EXERCISE MATERIAL Start Marker

===== src/rtl/mem_port_arbiter.sv =====
// Shares one variable-latency memory between the fetch and data ports; optional ack timeout via MEM_ARB_TIMEOUT_EN.
// Latency: grant one edge after the request, port ack one edge after mem_ack_i; one RESP cycle before the next grant.
// Backpressure: a grant holds mem_req_o until mem_ack_i, and stall_o freezes the pipeline while any request is unacked.
module mem_port_arbiter #(
    parameter int ADDR_W       = 32,
    parameter int DATA_W       = 32,
    parameter int MAX_D_STREAK = 4,
    parameter int TIMEOUT      = 255
) (
    input  logic              clk_i,
    input  logic              rst_i,
    input  logic              if_req_i,
    input  logic [ADDR_W-1:0] if_addr_i,
    output logic [DATA_W-1:0] if_rdata_o,
    output logic              if_ack_o,
    input  logic              d_req_i,
    input  logic              d_we_i,
    input  logic [ADDR_W-1:0] d_addr_i,
    input  logic [DATA_W-1:0] d_wdata_i,
    output logic [DATA_W-1:0] d_rdata_o,
    output logic              d_ack_o,
    output logic              mem_req_o,
    output logic              mem_we_o,
    output logic [ADDR_W-1:0] mem_addr_o,
    output logic [DATA_W-1:0] mem_wdata_o,
    input  logic [DATA_W-1:0] mem_rdata_i,
    input  logic              mem_ack_i,
    output logic              stall_o,
    output logic              err_o
);

    typedef enum logic [1:0] {
        IDLE     = 2'd0,
        GRANT_IF = 2'd1,
        GRANT_D  = 2'd2,
        RESP     = 2'd3
    } state_t;

    localparam int STREAK_W = $clog2(MAX_D_STREAK + 1);

    state_t              state_q, state_d;
    logic [STREAK_W-1:0] d_streak_q, d_streak_d;
    logic                mem_req_q, mem_req_d;
    logic                mem_we_q, mem_we_d;
    logic [ADDR_W-1:0]   mem_addr_q, mem_addr_d;
    logic [DATA_W-1:0]   mem_wdata_q, mem_wdata_d;
    logic [DATA_W-1:0]   if_rdata_q, if_rdata_d;
    logic [DATA_W-1:0]   d_rdata_q, d_rdata_d;
    logic                if_ack_q, if_ack_d;
    logic                d_ack_q, d_ack_d;

    logic sel_data;
    logic sel_fetch;
    logic in_grant;
    logic timeout_hit;

    // Data wins ties until it has starved a waiting fetch MAX_D_STREAK times in a row.
    assign sel_data  = d_req_i && (!if_req_i || (d_streak_q < STREAK_W'(MAX_D_STREAK)));
    assign sel_fetch = if_req_i && !sel_data;
    assign in_grant  = (state_q == GRANT_IF) || (state_q == GRANT_D);

`ifdef MEM_ARB_TIMEOUT_EN
    localparam int CNT_RAW = $clog2(TIMEOUT + 1);
    localparam int CNT_W   = (CNT_RAW > 8) ? CNT_RAW : 8;

    logic [CNT_W-1:0] wait_cnt_q, wait_cnt_d;
    logic             err_q, err_d;

    assign timeout_hit = in_grant && (wait_cnt_q == CNT_W'(TIMEOUT - 1));

    always_comb begin
        wait_cnt_d = '0;
        err_d      = err_q;
        if (in_grant) begin
            wait_cnt_d = wait_cnt_q + CNT_W'(1);
        end
        if (timeout_hit && !mem_ack_i) begin
            err_d = 1'b1;
        end
    end

    always_ff @(posedge clk_i or negedge rst_i) begin
        if (!rst_i) begin
            wait_cnt_q <= '0;
            err_q      <= 1'b0;
        end else begin
            wait_cnt_q <= wait_cnt_d;
            err_q      <= err_d;
        end
    end

    assign err_o = err_q;
`else
    assign timeout_hit = 1'b0;
    assign err_o       = 1'b0;
`endif

    always_comb begin
        state_d     = state_q;
        d_streak_d  = d_streak_q;
        mem_req_d   = mem_req_q;
        mem_we_d    = mem_we_q;
        mem_addr_d  = mem_addr_q;
        mem_wdata_d = mem_wdata_q;
        if_rdata_d  = if_rdata_q;
        d_rdata_d   = d_rdata_q;
        if_ack_d    = 1'b0;
        d_ack_d     = 1'b0;

        unique case (state_q)
            IDLE: begin
                if (sel_data) begin
                    state_d     = GRANT_D;
                    mem_req_d   = 1'b1;
                    mem_we_d    = d_we_i;
                    mem_addr_d  = {d_addr_i[ADDR_W-1:2], 2'b00};
                    mem_wdata_d = d_wdata_i;
                    if (!if_req_i) begin
                        d_streak_d = '0;
                    end else if (d_streak_q != STREAK_W'(MAX_D_STREAK)) begin
                        d_streak_d = d_streak_q + STREAK_W'(1);
                    end
                end else if (sel_fetch) begin
                    state_d    = GRANT_IF;
                    mem_req_d  = 1'b1;
                    mem_we_d   = 1'b0;
                    mem_addr_d = {if_addr_i[ADDR_W-1:2], 2'b00};
                    d_streak_d = '0;
                end
            end
            GRANT_IF, GRANT_D: begin
                // A real ack wins over a timeout landing on the same cycle.
                if (mem_ack_i || timeout_hit) begin
                    state_d   = RESP;
                    mem_req_d = 1'b0;
                    if (state_q == GRANT_IF) begin
                        if_ack_d   = 1'b1;
                        if_rdata_d = mem_ack_i ? mem_rdata_i : '0;
                    end else begin
                        d_ack_d   = 1'b1;
                        d_rdata_d = mem_ack_i ? mem_rdata_i : '0;
                    end
                end
            end
            RESP: begin
                state_d = IDLE;
            end
            default: begin
                state_d = IDLE;
            end
        endcase
    end

    always_ff @(posedge clk_i or negedge rst_i) begin
        if (!rst_i) begin
            state_q     <= IDLE;
            d_streak_q  <= '0;
            mem_req_q   <= 1'b0;
            mem_we_q    <= 1'b0;
            mem_addr_q  <= '0;
            mem_wdata_q <= '0;
            if_rdata_q  <= '0;
            d_rdata_q   <= '0;
            if_ack_q    <= 1'b0;
            d_ack_q     <= 1'b0;
        end else begin
            state_q     <= state_d;
            d_streak_q  <= d_streak_d;
            mem_req_q   <= mem_req_d;
            mem_we_q    <= mem_we_d;
            mem_addr_q  <= mem_addr_d;
            mem_wdata_q <= mem_wdata_d;
            if_rdata_q  <= if_rdata_d;
            d_rdata_q   <= d_rdata_d;
            if_ack_q    <= if_ack_d;
            d_ack_q     <= d_ack_d;
        end
    end

    assign mem_req_o   = mem_req_q;
    assign mem_we_o    = mem_we_q;
    assign mem_addr_o  = mem_addr_q;
    assign mem_wdata_o = mem_wdata_q;
    assign if_rdata_o  = if_rdata_q;
    assign d_rdata_o   = d_rdata_q;
    assign if_ack_o    = if_ack_q;
    assign d_ack_o     = d_ack_q;

    assign stall_o = (if_req_i && !if_ack_q) || (d_req_i && !d_ack_q);

endmodule
[config.mk]
export PLATFORM = sky130hd
export DESIGN_NAME = ifu
export DESIGN_NICKNAME = d
export VERILOG_FILES = /design/src/rtl/ifu_pkg.sv /design/src/rtl/ifu_fifo.sv /design/src/rtl/ifu.sv
export SDC_FILE = /design/constraint.sdc
export NUM_CORES = 1
export LEC_CHECK = 0
export BUFFER_PORTS_ARGS = -buffer_cell sky130_fd_sc_hd__buf_2
export CORE_MARGIN = 2
export CORE_UTILIZATION = 45
export DETAILED_ROUTE_END_ITERATION = 8
export GPL_ROUTABILITY_DRIVEN = 0
export PLACE_DENSITY = 0.77
export SETUP_SLACK_MARGIN = 0.2
export SKIP_LAST_GASP = 1
export SLEW_MARGIN = 20
export SYNTH_ARGS = -nofsm -noshare
export SYNTH_HDL_FRONTEND = slang
export SYNTH_SLANG_ARGS = --single-unit
[constraint.sdc]
create_clock -name clk -period 6.61 [get_ports clk]
set_input_delay 1.322 -clock clk [delete_from_list [all_inputs] [get_ports clk]]
set_output_delay 1.322 -clock clk [all_outputs]
set_load 0.01 [all_outputs]
[src/rtl/ifu_pkg.sv]
// rtl/ifu_pkg.sv - shared types and constants for the instruction fetch unit
package ifu_pkg;

    localparam logic [31:0] RESET_PC_DEFAULT = 32'h8000_0000;

    typedef enum logic {
        S_REQ  = 1'b0,
        S_WAIT = 1'b1
    } state_e;

    typedef struct packed {
        logic [31:0] pc;
        logic [31:0] inst;
    } fetch_entry_t;

endpackage

[src/rtl/ifu_fifo.sv]
// rtl/ifu_fifo.sv - fetch buffer of {pc, inst} entries with flush and registered head
module ifu_fifo
    import ifu_pkg::*;
#(
    parameter int DEPTH = 2,
    parameter int CW    = $clog2(DEPTH) + 1
) (
    input  logic          clk,
    input  logic          rst,
    input  logic          push_i,
    input  fetch_entry_t  push_data_i,
    input  logic          pop_i,
    input  logic          flush_i,
    output logic [CW-1:0] count_o,
    output logic          valid_o,
    output fetch_entry_t  head_o
);

    localparam int AW = (DEPTH > 1) ? $clog2(DEPTH) : 1;

    fetch_entry_t  mem_q [DEPTH];
    logic [AW-1:0] rd_ptr_q;
    logic [AW-1:0] wr_ptr_q;
    logic [CW-1:0] count_q;
    logic [CW-1:0] count_d;
    logic          pop_ok;

    assign pop_ok  = pop_i && (count_q != '0);
    assign count_o = count_q;
    assign valid_o = (count_q != '0);
    assign head_o  = mem_q[rd_ptr_q];

    always_comb begin
        count_d = count_q;
        case ({push_i, pop_ok})
            2'b10:   count_d = count_q + CW'(1);
            2'b01:   count_d = count_q - CW'(1);
            default: count_d = count_q;
        endcase
    end

    // Flush wins over push: a word returning during a redirect is stale by definition.
    always_ff @(posedge clk) begin
        if (rst) begin
            rd_ptr_q <= '0;
            wr_ptr_q <= '0;
            count_q  <= '0;
            for (int i = 0; i < DEPTH; i++) begin
                mem_q[i] <= '0;
            end
        end else if (flush_i) begin
            rd_ptr_q <= '0;
            wr_ptr_q <= '0;
            count_q  <= '0;
        end else begin
            if (push_i) begin
                mem_q[wr_ptr_q] <= push_data_i;
                wr_ptr_q        <= wr_ptr_q + AW'(1);
            end
            if (pop_ok) begin
                rd_ptr_q <= rd_ptr_q + AW'(1);
            end
            count_q <= count_d;
        end
    end

    a_no_overflow: assert property (@(posedge clk) disable iff (rst)
        (push_i && !flush_i && !pop_ok) |-> (count_q < CW'(DEPTH)));

endmodule

[src/rtl/ifu.sv]
// rtl/ifu.sv - instruction fetch unit: one outstanding imem read, buffered {pc, inst} to decode
module ifu
    import ifu_pkg::*;
#(
    parameter logic [31:0] RESET_PC = RESET_PC_DEFAULT,
    parameter int          DEPTH    = 2
) (
    input  logic        clk,
    input  logic        rst,
    output logic        imem_req_valid_o,
    output logic [31:0] imem_req_addr_o,
    input  logic        imem_req_ready_i,
    input  logic        imem_resp_valid_i,
    input  logic [31:0] imem_resp_data_i,
    input  logic        redirect_valid_i,
    input  logic [31:0] redirect_pc_i,
    output logic        out_valid_o,
    output logic [31:0] out_pc_o,
    output logic [31:0] out_inst_o,
    input  logic        out_ready_i
);

    localparam int CW = $clog2(DEPTH) + 1;

    state_e        state_q;
    logic [31:0]   fetch_pc_q;
    logic [31:0]   req_pc_q;
    logic          drop_q;
    logic [CW-1:0] count;
    logic          fifo_valid;
    fetch_entry_t  head;
    fetch_entry_t  push_data;
    logic          req_hs;
    logic          push;
    logic          pop;
    logic          unused_redirect_lsbs;

    assign unused_redirect_lsbs = ^redirect_pc_i[1:0];

    assign imem_req_valid_o = !rst && (state_q == S_REQ) && (count < CW'(DEPTH));
    assign imem_req_addr_o  = fetch_pc_q;
    assign req_hs           = imem_req_valid_o && imem_req_ready_i;

    assign push      = (state_q == S_WAIT) && imem_resp_valid_i && !drop_q && !redirect_valid_i;
    assign pop       = fifo_valid && out_ready_i;
    assign push_data = '{pc: req_pc_q, inst: imem_resp_data_i};

    // A redirect never cancels an accepted request; drop_q swallows its response instead.
    always_ff @(posedge clk) begin
        if (rst) begin
            state_q    <= S_REQ;
            fetch_pc_q <= RESET_PC;
            req_pc_q   <= '0;
            drop_q     <= 1'b0;
        end else if (redirect_valid_i) begin
            fetch_pc_q <= {redirect_pc_i[31:2], 2'b00};
            case (state_q)
                S_REQ: begin
                    if (req_hs) begin
                        state_q <= S_WAIT;
                        drop_q  <= 1'b1;
                    end
                end
                S_WAIT: begin
                    if (imem_resp_valid_i) begin
                        state_q <= S_REQ;
                        drop_q  <= 1'b0;
                    end else begin
                        drop_q  <= 1'b1;
                    end
                end
                default: state_q <= S_REQ;
            endcase
        end else begin
            case (state_q)
                S_REQ: begin
                    if (req_hs) begin
                        req_pc_q   <= fetch_pc_q;
                        fetch_pc_q <= fetch_pc_q + 32'd4;
                        state_q    <= S_WAIT;
                    end
                end
                S_WAIT: begin
                    if (imem_resp_valid_i) begin
                        drop_q  <= 1'b0;
                        state_q <= S_REQ;
                    end
                end
                default: state_q <= S_REQ;
            endcase
        end
    end

    ifu_fifo #(
        .DEPTH (DEPTH),
        .CW    (CW)
    ) u_fifo (
        .clk         (clk),
        .rst         (rst),
        .push_i      (push),
        .push_data_i (push_data),
        .pop_i       (pop),
        .flush_i     (redirect_valid_i),
        .count_o     (count),
        .valid_o     (fifo_valid),
        .head_o      (head)
    );

    assign out_valid_o = fifo_valid;
    assign out_pc_o    = head.pc;
    assign out_inst_o  = head.inst;

    a_no_stray_resp: assert property (@(posedge clk) disable iff (rst)
        imem_resp_valid_i |-> (state_q == S_WAIT));

endmodule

EXERCISE MATERIAL End Marker

| WORK INSTRUCTION |
Start at the first line of the data above. Stop after the line containing "the next grant.", reproducing each line exactly and adding nothing.

| ANSWER TO THE EXERCISE |
===== src/rtl/mem_port_arbiter.sv =====
// Shares one variable-latency memory between the fetch and data ports; optional ack timeout via MEM_ARB_TIMEOUT_EN.
// Latency: grant one edge after the request, port ack one edge after mem_ack_i; one RESP cycle before the next grant.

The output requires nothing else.